You are here:
Ending the half-a-century monopoly of similarity functions in the boundary layer modeling
Citation:
Alapaty, Kiran, J. Bash, R. Gilliam, C. Hogrefe, B. Henderson, D. Kang, B. Cheng, Chris Nolte, S. Arunachalam, AND A. Vette. Ending the half-a-century monopoly of similarity functions in the boundary layer modeling. Meteorology and Climate - Modeling for Air Quality Conference, near Sacramento, CA, September 13 - 15, 2023.
Impact/Purpose:
A new paradigm for surface and boundayr layer modeling is developed.This new development can help both the meteorology and air quality models across scientific communities and reduce differences among the models.
Description:
From the past half century to present, similarity profiles are being widely used as universal functions in surface layer modeling. In a way, proliferation has contributed to development of several surface and boundary layer formulations and in part to differences in the outcomes among different 3-D atmospheric models.
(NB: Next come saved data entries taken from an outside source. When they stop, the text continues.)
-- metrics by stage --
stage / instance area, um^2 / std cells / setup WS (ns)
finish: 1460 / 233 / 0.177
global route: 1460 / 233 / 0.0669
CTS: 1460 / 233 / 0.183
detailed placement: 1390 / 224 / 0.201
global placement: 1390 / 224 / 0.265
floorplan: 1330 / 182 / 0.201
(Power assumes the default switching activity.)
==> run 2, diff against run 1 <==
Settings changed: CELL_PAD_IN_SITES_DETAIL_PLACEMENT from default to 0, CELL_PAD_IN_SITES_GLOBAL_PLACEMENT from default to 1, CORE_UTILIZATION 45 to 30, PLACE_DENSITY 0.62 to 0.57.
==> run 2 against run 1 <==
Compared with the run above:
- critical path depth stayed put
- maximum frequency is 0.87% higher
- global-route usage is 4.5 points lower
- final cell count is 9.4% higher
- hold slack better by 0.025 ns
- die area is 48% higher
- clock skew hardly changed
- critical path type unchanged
$ cat config.mk
export PLATFORM = sky130hd
export DESIGN_NAME = pio_mux_port
export DESIGN_NICKNAME = d
export VERILOG_FILES = /design/src/rtl/pio_pkg.sv /design/src/rtl/pio_sync.sv /design/src/rtl/pio_regs.sv /design/src/rtl/pio_pin_mux.sv /design/src/rtl/pio_mux_port.sv
export SDC_FILE = /design/constraint.sdc
export NUM_CORES = 1
export LEC_CHECK = 0
export BUFFER_PORTS_ARGS = -buffer_cell sky130_fd_sc_hd__buf_2
export CAP_MARGIN = 20
export CORE_MARGIN = 1.5
export CORE_UTILIZATION = 48
export CTS_CLUSTER_DIAMETER = 60
export DETAILED_ROUTE_END_ITERATION = 8
export GPL_ROUTABILITY_DRIVEN = 0
export GPL_TIMING_DRIVEN = 1
export PLACE_DENSITY_LB_ADDON = 0.15
export RECOVER_POWER = 50
export SLEW_MARGIN = 10
export SYNTH_ARGS = -nofsm -noshare
export SYNTH_HDL_FRONTEND = slang
export SYNTH_SLANG_ARGS = --single-unit
export TNS_END_PERCENT = 50
$ cat constraint.sdc
create_clock -name clk -period 1.2 [get_ports clk]
set_input_delay 0.12 -clock clk [delete_from_list [all_inputs] [get_ports clk]]
set_output_delay 0.12 -clock clk [all_outputs]
set_load 0.01 [all_outputs]
$ cat src/rtl/pio_pkg.sv
package pio_pkg;
   localparam int MAX_PINS = 32;
   localparam int ADDR_W   = 3;

   typedef enum logic [ADDR_W-1:0] {
      REG_ASSIGN = 3'd0,
      REG_OPTION = 3'd1,
      REG_DIR    = 3'd2,
      REG_ODRN   = 3'd3,
      REG_DATA   = 3'd4
   } pio_reg_e;
endpackage

$ cat src/rtl/pio_sync.sv
module pio_sync #(
   parameter int W = 8
) (
   input  logic         clk,
   input  logic         rst_n,
   input  logic [W-1:0] d,
   output logic [W-1:0] q
);
   logic [W-1:0] stage1;
   logic [W-1:0] stage2;
   logic [1:0]   warm;

   always_ff @(posedge clk or negedge rst_n) begin
      if (!rst_n) begin
         stage1 <= '0;
         stage2 <= '0;
      end else begin
         stage1 <= d;
         stage2 <= stage1;
      end
   end

   assign q = stage2;

   always_ff @(posedge clk or negedge rst_n) begin
      if (!rst_n)          warm <= 2'd0;
      else if (warm != 2'd2) warm <= warm + 2'd1;
   end

   a_r4_sync_latency: assert property (@(posedge clk) disable iff (!rst_n)
      (warm == 2'd2) |-> (q == $past(d, 2)));
endmodule

$ cat src/rtl/pio_regs.sv
module pio_regs
   import pio_pkg::*;
#(
   parameter int NPINS = 8
) (
   input  logic                 clk,
   input  logic                 rst_n,
   input  logic                 we,
   input  logic [ADDR_W-1:0]    addr,
   input  logic [MAX_PINS-1:0]  wdata,
   output logic [MAX_PINS-1:0]  rdata,
   input  logic [NPINS-1:0]     pad_sync,
   output logic [NPINS-1:0]     assign_q,
   output logic [NPINS-1:0]     option_q,
   output logic [NPINS-1:0]     dir_q,
   output logic [NPINS-1:0]     odrn_q,
   output logic [NPINS-1:0]     data_q
);
   logic [NPINS-1:0] wbits;
   logic [NPINS-1:0] rbits;
   logic             rhit;
   logic             unused_wdata;

   assign wbits        = wdata[NPINS-1:0];
   assign unused_wdata = ^wdata;

   always_ff @(posedge clk or negedge rst_n) begin
      if (!rst_n) begin
         assign_q <= '0;
         option_q <= '0;
         dir_q    <= '0;
         odrn_q   <= '0;
         data_q   <= '0;
      end else if (we) begin
         case (addr)
            REG_ASSIGN: assign_q <= wbits;
            REG_OPTION: option_q <= wbits;
            REG_DIR:    dir_q    <= wbits;
            REG_ODRN:   odrn_q   <= wbits;
            REG_DATA:   data_q   <= wbits;
            default: ;
         endcase
      end
   end

   always_comb begin
      rhit  = 1'b1;
      rbits = '0;
      case (addr)
         REG_ASSIGN: rbits = assign_q;
         REG_OPTION: rbits = option_q;
         REG_DIR:    rbits = dir_q;
         REG_ODRN:   rbits = odrn_q;
         REG_DATA:   rbits = (dir_q & data_q) | (~dir_q & pad_sync);
         default:    rhit  = 1'b0;
      endcase
      rdata = '0;
      if (rhit) rdata[NPINS-1:0] = rbits;
   end

   a_r2_dir_write_lands: assert property (@(posedge clk) disable iff (!rst_n)
      (we && addr == REG_DIR) |=> (dir_q == $past(wdata[NPINS-1:0])));
   a_r2_assign_hold: assert property (@(posedge clk) disable iff (!rst_n)
      !(we && addr == REG_ASSIGN) |=> $stable(assign_q));
endmodule

$ cat src/rtl/pio_pin_mux.sv
module pio_pin_mux #(
   parameter int               NPINS   = 8,
   parameter logic [NPINS-1:0] DEF_LVL = '0,
   parameter logic [NPINS-1:0] PAD_OPT = '0
) (
   input  logic             clk,
   input  logic             rst_n,
   input  logic [NPINS-1:0] assign_q,
   input  logic [NPINS-1:0] option_q,
   input  logic [NPINS-1:0] dir_q,
   input  logic [NPINS-1:0] odrn_q,
   input  logic [NPINS-1:0] data_q,
   input  logic [NPINS-1:0] pad_sync,
   input  logic [NPINS-1:0] fn1_dout,
   input  logic [NPINS-1:0] fn1_oe,
   input  logic [NPINS-1:0] fn2_dout,
   input  logic [NPINS-1:0] fn2_oe,
   output logic [NPINS-1:0] pad_out,
   output logic [NPINS-1:0] pad_oe,
   output logic [NPINS-1:0] periph_din
);
   for (genvar i = 0; i < NPINS; i++) begin : g_pin
      logic val;
      logic want_drive;
      logic route_pad;

      always_comb begin
         if (assign_q[i]) begin
            val        = option_q[i] ? fn2_dout[i] : fn1_dout[i];
            want_drive = dir_q[i] | (option_q[i] ? fn2_oe[i] : fn1_oe[i]);
         end else begin
            val        = data_q[i];
            want_drive = dir_q[i];
         end
      end

      assign route_pad = assign_q[i] & (dir_q[i] | (option_q[i] == PAD_OPT[i]));

      assign pad_out[i]    = odrn_q[i] ? 1'b0 : val;
      assign pad_oe[i]     = want_drive & ~(odrn_q[i] & val);
      assign periph_din[i] = route_pad ? pad_sync[i] : DEF_LVL[i];

      a_r5_od_low_only: assert property (@(posedge clk) disable iff (!rst_n)
         (odrn_q[i] && pad_oe[i]) |-> !pad_out[i]);
      a_r10_gpio_in_quiet: assert property (@(posedge clk) disable iff (!rst_n)
         (!assign_q[i] && !dir_q[i]) |-> !pad_oe[i]);
      a_r3_gpio_out_drive: assert property (@(posedge clk) disable iff (!rst_n)
         (!assign_q[i] && dir_q[i] && !odrn_q[i]) |-> (pad_oe[i] && pad_out[i] == data_q[i]));
      a_r9_default_inject: assert property (@(posedge clk) disable iff (!rst_n)
         (!assign_q[i] || (!dir_q[i] && option_q[i] != PAD_OPT[i])) |-> (periph_din[i] == DEF_LVL[i]));
   end
endmodule

$ cat src/rtl/pio_mux_port.sv
module pio_mux_port
   import pio_pkg::*;
#(
   parameter int          NPINS   = 8,
   parameter logic [31:0] DEF_LVL = 32'h0000_00A5,
   parameter logic [31:0] PAD_OPT = 32'h0000_000F
) (
   input  logic             clk,
   input  logic             rst_n,
   input  logic             reg_we,
   input  logic [2:0]       reg_addr,
   input  logic [31:0]      reg_wdata,
   output logic [31:0]      reg_rdata,
   input  logic [NPINS-1:0] pad_in,
   output logic [NPINS-1:0] pad_out,
   output logic [NPINS-1:0] pad_oe,
   input  logic [NPINS-1:0] fn1_dout,
   input  logic [NPINS-1:0] fn1_oe,
   input  logic [NPINS-1:0] fn2_dout,
   input  logic [NPINS-1:0] fn2_oe,
   output logic [NPINS-1:0] periph_din
);
   localparam logic [NPINS-1:0] DEF_V = DEF_LVL[NPINS-1:0];
   localparam logic [NPINS-1:0] OPT_V = PAD_OPT[NPINS-1:0];

   if (NPINS < 1 || NPINS > MAX_PINS) begin : g_bad_width
      $error("pio_mux_port: NPINS out of range");
   end

   logic [NPINS-1:0] pad_sync;
   logic [NPINS-1:0] assign_q, option_q, dir_q, odrn_q, data_q;

   pio_sync #(.W(NPINS)) u_sync (
      .clk(clk), .rst_n(rst_n), .d(pad_in), .q(pad_sync)
   );

   pio_regs #(.NPINS(NPINS)) u_regs (
      .clk(clk), .rst_n(rst_n), .we(reg_we), .addr(reg_addr),
      .wdata(reg_wdata), .rdata(reg_rdata), .pad_sync(pad_sync),
      .assign_q(assign_q), .option_q(option_q), .dir_q(dir_q),
      .odrn_q(odrn_q), .data_q(data_q)
   );

   pio_pin_mux #(.NPINS(NPINS), .DEF_LVL(DEF_V), .PAD_OPT(OPT_V)) u_mux (
      .clk(clk), .rst_n(rst_n),
      .assign_q(assign_q), .option_q(option_q), .dir_q(dir_q),
      .odrn_q(odrn_q), .data_q(data_q), .pad_sync(pad_sync),
      .fn1_dout(fn1_dout), .fn1_oe(fn1_oe), .fn2_dout(fn2_dout), .fn2_oe(fn2_oe),
      .pad_out(pad_out), .pad_oe(pad_oe), .periph_din(periph_din)
   );

   always_comb begin
      if (!rst_n) begin
         a_r1_reset_quiet: assert (pad_oe == '0);
      end
   end
endmodule

After elaboration in Yosys (flattened, before gate mapping)
Index checks and enable logic that the tools add are counted.
- input bits: 78
- register bits: 56
- output and inout bits: 56
- word-level logic and storage cells: 125
- reductions and logical operators: 7
- mux-type cells: 51
- bitwise logic cells: 56
- eq/ne operators: 4
- operators by type and width (operator ; number):
    1-bit two-way mux ; 49
    8-bit case mux with 5 select lines ; 1
    1-bit AND ; 24
    8-bit AND ; 2
    1-bit bitwise OR ; 16
    1-bit NOT ; 12
    2-bit AND reduction ; 5
    8-bit two-way mux ; 1
    8-bit NOT ; 1
    8-bit bitwise OR ; 1
    3-bit by 2-bit == test with 1-bit output (second input constant) ; 2
    5-bit OR reduction ; 1
    3-bit by 1-bit == test with 1-bit output (second input constant) ; 1
    3-bit == test (second input constant) ; 1
    3-bit logical NOT ; 1

Logic depth before layout (Yosys ltp)
- depth in word-level cells: 5
- gate-level depth with buffers: 5
- mapped depth without buffers: 3

Hierarchy
Synthesis repeated with hierarchy kept, for this count alone.
- cell total of the unflattened synthesis: 260
- area, all modules: 3035.4 µm²
- by module, submodules not included (module ; instances ; seq. area each (µm²) ; cells each ; area each (µm²)):
    pio_regs ; 1 ; 1001.0 ; 172 ; 2149.6
    pio_pin_mux ; 1 ; 0.0 ; 72 ; 485.5
    pio_sync ; 1 ; 400.4 ; 16 ; 400.4

Worst setup path before layout
OpenSTA, ideal clock, no wires.
- kind: input port to output port
- start point: input reg_addr[0]
- end point: output reg_rdata[7]
- buffers on the path: 2
- stages on the path: 5
- data arrival time: 1.071 ns
- slack: 0.009 ns
- cell sequence: buf_6 buf_6 nor2_1 a22oi_1 o221ai_1
- word-level cells in the longest chain between the ends: 4
- elaborated cells between the ends (all ways): 9
- those cells by class: 4 x eq/ne; 3 x mux; 2 x reduce/logical
- ends and longest elaborated chain (item ; line ; text):
    start, declared ; pio_mux_port.sv:11 ; input logic [2:0] reg_addr,
    3-bit by 1-bit == test with 1-bit output (tied with other cells) ; pio_regs.sv:49 ; case (addr)
    5-bit OR reduction (no source line) ; -- ;
    1-bit two-way mux ; pio_regs.sv:49 ;
    8-bit two-way mux * ; pio_regs.sv:58 ; if (rhit) rdata[NPINS-1:0] = rbits;
    end, declared ; pio_mux_port.sv:13 ; output logic [31:0] reg_rdata,
Mark *: on every way between the ends. The rest lies on a longest branch, timed or not.

Worst setup path in the final report
- start point: register u_regs.option_q[6]
- end point: output reg_rdata[6]
- word-level cells in the longest chain between the ends: 2
- ends and longest elaborated chain (item ; line ; text):
    start, declared ; pio_regs.sv:14 ; output logic [NPINS-1:0] option_q,
    start signal, assigned ; pio_regs.sv:37 ; REG_OPTION: option_q <= wbits;
    8-bit case mux with 5 select lines ; pio_regs.sv:49 ;
    8-bit two-way mux ; pio_regs.sv:58 ;
Every way passes these cells.

==> flow_metrics.py <==
metrics = {
    "status": {
        "status": "complete, but fails checks",
        "violations": "negative setup slack",
    },
    "synthesis": {
        "synth_cells": 255,
        "ys_types": 27,
        "synth.avg_cell_area_um2": 11.9,
        "ys_seq_area_share_pct": 46.1,
        "ys_ff_latch": 56,
        "ys_warn_count": 0,
        "synth_area_um2": 3040,
    },
    "detailed_routing": {
        "vias": 2481,
        "drc_errors": 0,
        "wl_per_cell_um": 14.7,
        "wl_um": 7080,
        "vias_per_cell": 5.17,
        "ant_nets": 0,
        "initialDrtViolationCount": 76,
        "first_pass_iters": 4,
    },
    "timing": {
        "fmaxAchievable_mhz": 635,
        "skew_ns": 0.00820,
        "final.setup.worst_slack_ns": -0.375,
        "setup_viol": 32,
        "slew_viol_final": 0,
        "min_period_over_period_pct": 131,
        "slew_headroom_pct": 49.5,
        "rsz0062_at_grt": "yes",
        "worstMarginPinSlew_ns": 0.757,
        "period_minus_slack_ns": 1.57,
        "hold_viol_final": 0,
    },
    "global_routing": {
        "grt_pass1_wl_um": 11100,
        "antenna_found_initial": 0,
        "track_usage_pct": 21.8,
        "grt_overflow": 0,
        "grt_pass1_vias": 2379,
        "grt_max_degree": 57,
    },
    "clocking": {
        "clkLatencyLatePin_ns": 0.31,
        "clk_pin_slew_ns": 0.10,
        "htreeDepth": 2,
        "cts_tree": "built",
        "cts_sinks": 56,
        "numCtsBuffers": 5,
        "clockBufferDepth": 2,
        "cts-root-buf": "clkbuf_8",
    },
    "power_and_ir_drop": {
        "power_leakage_nw": 2.02,
        "combPwrFrac_pct": 35.8,
        "vdd_ir_drop_max_mv": 0.843,
        "power.share.switching_pct": 32.4,
        "p_int_mw": 3.89,
        "pwr-share-clk_pct": 18.8,
        "p_switching_mw": 1.86,
        "power_density_nw_per_um2": 1370,
        "sequentialPowerShare_pct": 45.4,
    },
    "placement": {
        "dp_slack_ns": -0.337,
        "hpwl_um": 5170,
        "dpl_cell_area_um2": 3850,
        "port_buffers": 85,
    },
    "die": {
        "die_w_um": 82.6,
        "rows": 28,
        "die-area_um2": 6820,
        "start_util_pct": 50.5,
        "die_h_um": 82.6,
        "coreArea_um2": 6030,
        "ioPinCount": 134,
    },
    "critical_path": {
        "cp_cell_sequence": "mux4_2 > inv_1 > o21ai_1 > buf_2",
        "arrival_ns": 1.45,
        "required_ns": 1.08,
        "cp_slowest_cell": "dfrtp_2",
        "cp-start-kind": "flip-flop",
        "crit_path_end_kind": "primary output",
        "path_class": "reg2out",
        "crit_fanout": 5,
        "critPathMaxStageDelay_ns": 0.45,
    },
    "job": {
        "max_cap_viol_count": 0,
    },
    "min_path": {
        "worstHoldPathType": "in2reg",
    },
    "final_layout": {
        "layout_commonest_cell": "buf_2",
        "final_area_um2": 4200,
        "drive_gt1_share_pct": 60.5,
        "nets": 482,
        "final_cell_mix": "buf_2, buf_4, dfrtp_1, mux2_2, conb_1",
        "antenna_cells": 0,
        "syn_to_final_growth_pct": 38.2,
    },
}
[power by group through the flow]
stage | clock network, mW | registers [mW] | logic (mW)
after floorplan | 0 | 2.52 | 1.11
after global placement | 0 | 2.58 | 1.82
after detailed placement | 0 | 2.59 | 1.85
after CTS | 1.11 | 2.59 | 1.98
after global routing | 1.18 | 2.67 | 2.27
final | 1.08 | 2.62 | 2.06
[synth_stat cells, drive strengths merged]
master / n / share of area (%)
a211o: 1 / 0.29
o211a: 2 / 0.66
nor3: 2 / 1.1
o211ai: 8 / 2.0
mux4: 1 / 0.74
o21ai: 1 / 0.16
nor2: 9 / 1.1
mux2i: 8 / 2.6
nand3: 7 / 1.2
nand2b: 2 / 0.66
mux2: 56 / 21
dfrtp: 56 / 46
nand2: 4 / 0.49
inv: 7 / 0.86
nor3b: 4 / 2.3
nor2b: 14 / 2.9
a21oi: 27 / 4.4
a22oi: 13 / 3.2
o221ai: 1 / 0.29
nand4b: 1 / 0.49
conb: 1 / 0.12
buf: 29 / 7.4
nand3b: 1 / 0.25
[state kept, by name, indices dropped and copies added, names as in the netlist]
name,count
u_regs.assign_q,8
u_regs.data_q,8
u_regs.odrn_q,8
u_sync.q,8
u_sync.stage1,8
u_regs.dir_q,8
u_regs.option_q,8
[timing repair]
action	in CTS	in global routing
endpoints found under the setup margin	32	32
setup buffers	1	1
resized for setup	27	22
pin swaps	17	8
hold buffers	9	0
hold endpoints to repair	64	0
[routing by layer]
metal	track usage [%]	routed length, um
met1	27.9	3060
met2	38.2	3560
met3	2.97	377
met4	6.50	81
met5	0	0
[worst max-delay path, delay by kind of cell (launching register included)]
kind / cells / cell delay (ns)
AOI/OAI and AO/OA: 1 / 0.05
DFF: 1 / 0.45
buffers and inverters: 2 / 0.19
muxes: 1 / 0.45
[cell families after synthesis]
logic type | count (synthesis) | share of synthesized area, %
AO/OA/AOI/OAI | 53 | 11.0
buffers and inverters | 36 | 8.31
flip-flops | 56 | 46.1
multiplexers | 65 | 24.1
other | 1 | 0.123
AND/OR/NAND/NOR | 44 | 10.4
[per-stage QoR]
stage / power (mW) / std cells / utilization [%] / setup TNS (ns) / hold WS [ns]
CTS: 5.69 / 479 / 68.7 / -8.71 / 0.0890
global placement: 4.40 / 461 / 63.9 / -6.09 / 0.141
global route: 6.12 / 480 / 69.8 / -10.93 / 0.0948
finish: 5.76 / 480 / 69.8 / -8.13 / 0.0991
detailed placement: 4.44 / 461 / 63.9 / -6.77 / 0.148
floorplan: 3.64 / 278 / - / 0 / -0.176
[final timing paths]
kind                       cells past startpoint                      startpoint                             end  slack [ns]
max reg2reg                                    3  u_regs.option_q[3]$_DFFE_PN0P_  u_regs.option_q[3]$_DFFE_PN0P_        0.14
min in group asynchronous                      3                           rst_n           u_sync.q[5]$_DFF_PN0_        0.50
min                                            2                    reg_wdata[7]  u_regs.assign_q[7]$_DFFE_PN0P_         0.1
max                                            4  u_regs.option_q[6]$_DFFE_PN0P_                    reg_rdata[6]       -0.37
min reg2reg                                    0      u_sync.stage1[0]$_DFF_PN0_           u_sync.q[0]$_DFF_PN0_        0.36
max in group asynchronous                      3                           rst_n  u_regs.option_q[4]$_DFFE_PN0P_        0.14
[area by class of cell]
type / instances / area [um^2]
clock buffer: 6 / 82.6
clock inverter: 2 / 15.0
sequential: 56 / 1410
fill: 479 / 1820
timing repair buffer: 148 / 961
multi-input combinational: 186 / 1610
inverter: 7 / 26.3
tap: 75 / 93.8
Power figures use the tool's default switching activity.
On the other hand, 0-D (box) models that are driven by field-scale measurements don’t need to use such functions since such measurements provide natural variability of atmosphere. But one need to use similarity functions to accurately model predictions of boundary layer evolution and associated processes in 3-D models. Thus, 0-D and 3-D models’ formulations differ in representing boundary layer processes. To address these issues, we developed a seamless universal formulation for use in 0-D as well as 3-D atmospheric models. This innovative methodology avoids the usage of similarity functions and can unify all types of models has been tested and validated using measurements and meteorological and air quality models. The basis of the new methodology is the development of a 3-D turbulence velocity scale founded on the surface turbulence kinetic energy and its validation using field scale measurements. Preliminary results obtained from using all these models unanimously indicate that there is no need for using similarity functions when representing boundary layer processes and yet these new formulations are as accurate as those using similarity functions.